Kyle Ivan Bridgwood (born 23 February 1989) is an Australian Para cyclist from South Africa. He won silver medals in the Men's Individual Pursuit C4 and Men's Road Time Trial C4 at  the 2016 Rio Paralympics.

Personal

Bridgwood was born on 23 February 1989 in South Africa. Bridgwood moved to Australia at the age of 11. He joined the Australian Army in 2007. In 2011, he was hit by a car before work. He suffered a severed patella tendon, fractured kneecap, broken back and neck. The accident led to an acquired brain injury that affects his coordination and fine-motor control. After the injury, he returned to cycling and represented the Australian Army at the 2012 United States Marines Corps Trials. He was medically discharged from the Australian army. In 2015, he studying International Studies at the University of the Sunshine Coast. He lives in Buderim, Queensland.

Cycling

He is classified as a C4 cyclist. He returned to cycling after his accident and in 2012 at the United States Marines Corps Trials he won the gold medal in the Men's 30 km Open Cycle and silver medal in basketball.

Bridgwood won the Men's Time Trial and finished second at the Men's Road Race at the 2015 Cycling Australia Para-cycling Road National Championships.

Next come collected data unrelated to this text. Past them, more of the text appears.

==> src/rtl/ahb2apb_arbiter_pkg.sv <==
`default_nettype none
// ============================================================================
//  Module      : ahb2apb_arb_pkg
//  Description : Shared types and constants for the two-requester AHB-lite
//                arbiter that fronts the AHB-to-APB bridge.
//                - arb_state_t : transfer FSM state encoding
//                - HTRANS_*    : AHB transfer-type codes used by the arbiter
//                - HSIZE_WORD  : the only transfer size issued (32-bit)
//                - idx_onehot  : requester index -> one-hot requester mask
//  Revision    : 1.0 - initial release
// ============================================================================
package ahb2apb_arb_pkg;

    // Transfer FSM: one address phase, one data phase, then back to idle.
    typedef enum logic [1:0] {
        ST_IDLE = 2'd0,
        ST_ADDR = 2'd1,
        ST_DATA = 2'd2
    } arb_state_t;

    localparam logic [1:0] HTRANS_IDLE   = 2'b00;
    localparam logic [1:0] HTRANS_NONSEQ = 2'b10;
    localparam logic [2:0] HSIZE_WORD    = 3'b010;

    // Requester index (0/1) to the one-hot mask used on ack and grant.
    function automatic logic [1:0] idx_onehot(input logic idx);
        return idx ? 2'b10 : 2'b01;
    endfunction

endpackage
`default_nettype wire

==> src/rtl/ahb2apb_arbiter_if.sv <==
`default_nettype none
// ============================================================================
//  Module      : ahb2apb_arbiter_if
//  Description : AHB-lite link between the arbiter (master) and the
//                AHB-to-APB bridge (slave).
//                master : drives hsel, haddr, hwrite, hsize, htrans, hwdata;
//                         samples hready, hrdata, hresp
//                slave  : the mirror image
//  Revision    : 1.0 - initial release
// ============================================================================
interface ahb2apb_arbiter_if #(
    parameter int ADDR_W = 32,
    parameter int DATA_W = 32
);

    logic              hsel;
    logic [ADDR_W-1:0] haddr;
    logic              hwrite;
    logic [2:0]        hsize;
    logic [1:0]        htrans;
    logic [DATA_W-1:0] hwdata;
    logic              hready;
    logic [DATA_W-1:0] hrdata;
    logic              hresp;

    modport master (
        output hsel, haddr, hwrite, hsize, htrans, hwdata,
        input  hready, hrdata, hresp
    );

    modport slave (
        input  hsel, haddr, hwrite, hsize, htrans, hwdata,
        output hready, hrdata, hresp
    );

endinterface
`default_nettype wire

==> src/rtl/ahb2apb_arbiter_rr_pick.sv <==
`default_nettype none
// ============================================================================
//  Module      : ahb2apb_rr_pick
//  Description : Two-way round-robin winner selection.
//                A lone request wins outright; on contention the requester
//                that was not granted last wins.
//  Ports       : req        in  2  eligible requests (bit i = requester i)
//                last_grant in  1  index of the requester served last
//                grant      out 2  one-hot winner, 0 when nobody requests
//  Revision    : 1.0 - initial release
// ============================================================================
module ahb2apb_rr_pick (
    input  wire logic [1:0] req,
    input  wire logic       last_grant,
    output logic      [1:0] grant
);

    always_comb begin
        grant = 2'b00;
        case (req)
            2'b01:   grant = 2'b01;
            2'b10:   grant = 2'b10;
            2'b11:   grant = last_grant ? 2'b01 : 2'b10;
            default: grant = 2'b00;
        endcase
    end

endmodule
`default_nettype wire

==> src/rtl/ahb2apb_arbiter.sv <==
`default_nettype none
// ============================================================================
//  Module      : ahb2apb_arbiter
//  Description : Arbitrates two requesters onto a single AHB-lite master port
//                feeding an AHB-to-APB bridge. One single (NONSEQ) transfer
//                at a time, no pipelining: IDLE -> ADDR -> DATA -> IDLE.
//  Ports       : hclk      in   1       clock, rising edge
//                hreset_n  in   1       asynchronous active-low reset
//                req       in   2       per-requester request, held to ack
//                m*_addr   in   ADDR_W  requester address
//                m*_write  in   1       requester direction, 1 = write
//                m*_wdata  in   DATA_W  requester write data
//                ack       out  2       one-cycle completion pulse
//                rdata     out  DATA_W  read data, valid with ack
//                err       out  1       hresp of completed transfer, with ack
//                bus       master modport of ahb2apb_arbiter_if
//  Revision    : 1.0 - initial release
// ============================================================================
module ahb2apb_arbiter
    import ahb2apb_arb_pkg::*;
#(
    parameter int ADDR_W = 32,
    parameter int DATA_W = 32
) (
    input  wire logic              hclk,
    input  wire logic              hreset_n,
    input  wire logic [1:0]        req,
    input  wire logic [ADDR_W-1:0] m0_addr,
    input  wire logic [ADDR_W-1:0] m1_addr,
    input  wire logic              m0_write,
    input  wire logic              m1_write,
    input  wire logic [DATA_W-1:0] m0_wdata,
    input  wire logic [DATA_W-1:0] m1_wdata,
    output logic      [1:0]        ack,
    output logic      [DATA_W-1:0] rdata,
    output logic                   err,
    ahb2apb_arbiter_if.master      bus
);

    arb_state_t        r_state;
    arb_state_t        w_state_nxt;

    logic              r_owner;      // requester of the transfer in flight
    logic              r_last;       // requester served by the last completion
    logic [ADDR_W-1:0] r_addr;
    logic              r_write;
    logic [DATA_W-1:0] r_wdata;
    logic [1:0]        r_ack;
    logic [DATA_W-1:0] r_rdata;
    logic              r_err;

    logic [1:0]        w_eligible;
    logic [1:0]        w_grant;
    logic              w_start;
    logic              w_done;

    // A requester that is being acked this cycle may still show req high
    // (it reacts to ack a cycle late); masking it stops a phantom re-grant.
    assign w_eligible = req & ~r_ack;

    ahb2apb_rr_pick u_pick (
        .req        (w_eligible),
        .last_grant (r_last),
        .grant      (w_grant)
    );

    // ------------------------------------------------------------------
    // Next state and bus outputs. Address-phase signals are only driven in
    // ADDR so the bus reads quiet (and all-zero under reset) otherwise.
    // ------------------------------------------------------------------
    always_comb begin
        w_state_nxt = r_state;
        w_start     = 1'b0;
        w_done      = 1'b0;
        bus.hsel    = 1'b0;
        bus.htrans  = HTRANS_IDLE;
        bus.hsize   = 3'b000;
        bus.hwrite  = 1'b0;
        bus.haddr   = '0;

        case (r_state)
            ST_IDLE: begin
                if (|w_grant) begin
                    w_start     = 1'b1;
                    w_state_nxt = ST_ADDR;
                end
            end
            ST_ADDR: begin
                bus.hsel   = 1'b1;
                bus.htrans = HTRANS_NONSEQ;
                bus.hsize  = HSIZE_WORD;
                bus.haddr  = r_addr;
                bus.hwrite = r_write;
                if (bus.hready) begin
                    w_state_nxt = ST_DATA;
                end
            end
            ST_DATA: begin
                if (bus.hready) begin
                    w_done      = 1'b1;
                    w_state_nxt = ST_IDLE;
                end
            end
            default: begin
                w_state_nxt = ST_IDLE;
            end
        endcase
    end

    // Latched write data is presented for the whole data phase.
    assign bus.hwdata = r_wdata;

    always_ff @(posedge hclk or negedge hreset_n) begin
        if (!hreset_n) begin
            r_state <= ST_IDLE;
        end else begin
            r_state <= w_state_nxt;
        end
    end

    // Requester inputs are captured once, at grant; later changes on the
    // requester side cannot disturb the transfer in flight.
    always_ff @(posedge hclk or negedge hreset_n) begin
        if (!hreset_n) begin
            r_owner <= 1'b0;
            r_addr  <= '0;
            r_write <= 1'b0;
            r_wdata <= '0;
        end else if (w_start) begin
            r_owner <= w_grant[1];
            r_addr  <= w_grant[1] ? m1_addr  : m0_addr;
            r_write <= w_grant[1] ? m1_write : m0_write;
            r_wdata <= w_grant[1] ? m1_wdata : m0_wdata;
        end
    end

    // Completion: response registered, ack pulsed one cycle, pointer moved.
    // Reset starts the pointer at requester 1 so requester 0 wins first.
    always_ff @(posedge hclk or negedge hreset_n) begin
        if (!hreset_n) begin
            r_ack   <= 2'b00;
            r_rdata <= '0;
            r_err   <= 1'b0;
            r_last  <= 1'b1;
        end else begin
            r_ack <= 2'b00;
            if (w_done) begin
                r_ack   <= idx_onehot(r_owner);
                r_rdata <= bus.hrdata;
                r_err   <= bus.hresp;
                r_last  <= r_owner;
            end
        end
    end

    assign ack   = r_ack;
    assign rdata = r_rdata;
    assign err   = r_err;

endmodule
`default_nettype wire

==> src/flat_wrapper.sv <==
// flat-port wrapper written by rule: the top's interface ports become plain ports
module ahb2apb_arbiter_flat import ahb2apb_arb_pkg::*;
#(
    parameter int ADDR_W = 32,
    parameter int DATA_W = 32
)
  (hclk, hreset_n, req, m0_addr, m1_addr, m0_write, m1_write, m0_wdata, m1_wdata, ack, rdata, err, bus_hsel, bus_haddr, bus_hwrite, bus_hsize, bus_htrans, bus_hwdata, bus_hready, bus_hrdata, bus_hresp);
  ahb2apb_arbiter_if #(.ADDR_W(ADDR_W), .DATA_W(DATA_W)) bus_i ();
  input  wire logic hclk;
  input  wire logic hreset_n;
  input  wire logic [1:0] req;
  input  wire logic [ADDR_W-1:0] m0_addr;
  input  wire logic [ADDR_W-1:0] m1_addr;
  input  wire logic m0_write;
  input  wire logic m1_write;
  input  wire logic [DATA_W-1:0] m0_wdata;
  input  wire logic [DATA_W-1:0] m1_wdata;
  output logic      [1:0] ack;
  output logic      [DATA_W-1:0] rdata;
  output logic err;
  output wire logic [$bits(bus_i.hsel)-1:0] bus_hsel;
  output wire logic [$bits(bus_i.haddr)-1:0] bus_haddr;
  output wire logic [$bits(bus_i.hwrite)-1:0] bus_hwrite;
  output wire logic [$bits(bus_i.hsize)-1:0] bus_hsize;
  output wire logic [$bits(bus_i.htrans)-1:0] bus_htrans;
  output wire logic [$bits(bus_i.hwdata)-1:0] bus_hwdata;
  input wire logic [$bits(bus_i.hready)-1:0] bus_hready;
  input wire logic [$bits(bus_i.hrdata)-1:0] bus_hrdata;
  input wire logic [$bits(bus_i.hresp)-1:0] bus_hresp;
  assign bus_hsel = bus_i.hsel;
  assign bus_haddr = bus_i.haddr;
  assign bus_hwrite = bus_i.hwrite;
  assign bus_hsize = bus_i.hsize;
  assign bus_htrans = bus_i.htrans;
  assign bus_hwdata = bus_i.hwdata;
  assign bus_i.hready = bus_hready;
  assign bus_i.hrdata = bus_hrdata;
  assign bus_i.hresp = bus_hresp;
  ahb2apb_arbiter #(.ADDR_W(ADDR_W), .DATA_W(DATA_W)) u_core (.hclk(hclk), .hreset_n(hreset_n), .req(req), .m0_addr(m0_addr), .m1_addr(m1_addr), .m0_write(m0_write), .m1_write(m1_write), .m0_wdata(m0_wdata), .m1_wdata(m1_wdata), .ack(ack), .rdata(rdata), .err(err), .bus(bus_i));
endmodule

At the 2015 UCI Para-cycling Road World Championships in Nottwil, Switzerland, he won the gold medal in the Men's Time Trial C4 and finished fifth in the Men's Road Race C4.

In 2015, he rode for Data#3 Symantec Team in Australian National Road Racing Series.

At the 2016 UCI Para-cycling Track World Championships in Montichiari, Italy, he won the gold medal in the Men's Scratch Race C4–5 and the silver medal in the Men's 4 km Individual Pursuit C4.

He won silver medals in the Men's Individual Pursuit C4 at  the 2016 Rio Paralympics and Men's Road Time Trial C4. He also finished in the Men's Road Race C4-5.

At the 2017 UCI Para-cycling Track World Championships in Los Angeles, United States, he won a silver medal in the Men's 4 km Individual Pursuit C4 and bronze medal in the Men's 1 km Time Trial C4.

At the 2017 UCI Para-cycling Road World Championships in Pietermaritzburg, South Africa, he won silver medals in the Men's Road Time Trial C4 and  Men's Road Race C4-5.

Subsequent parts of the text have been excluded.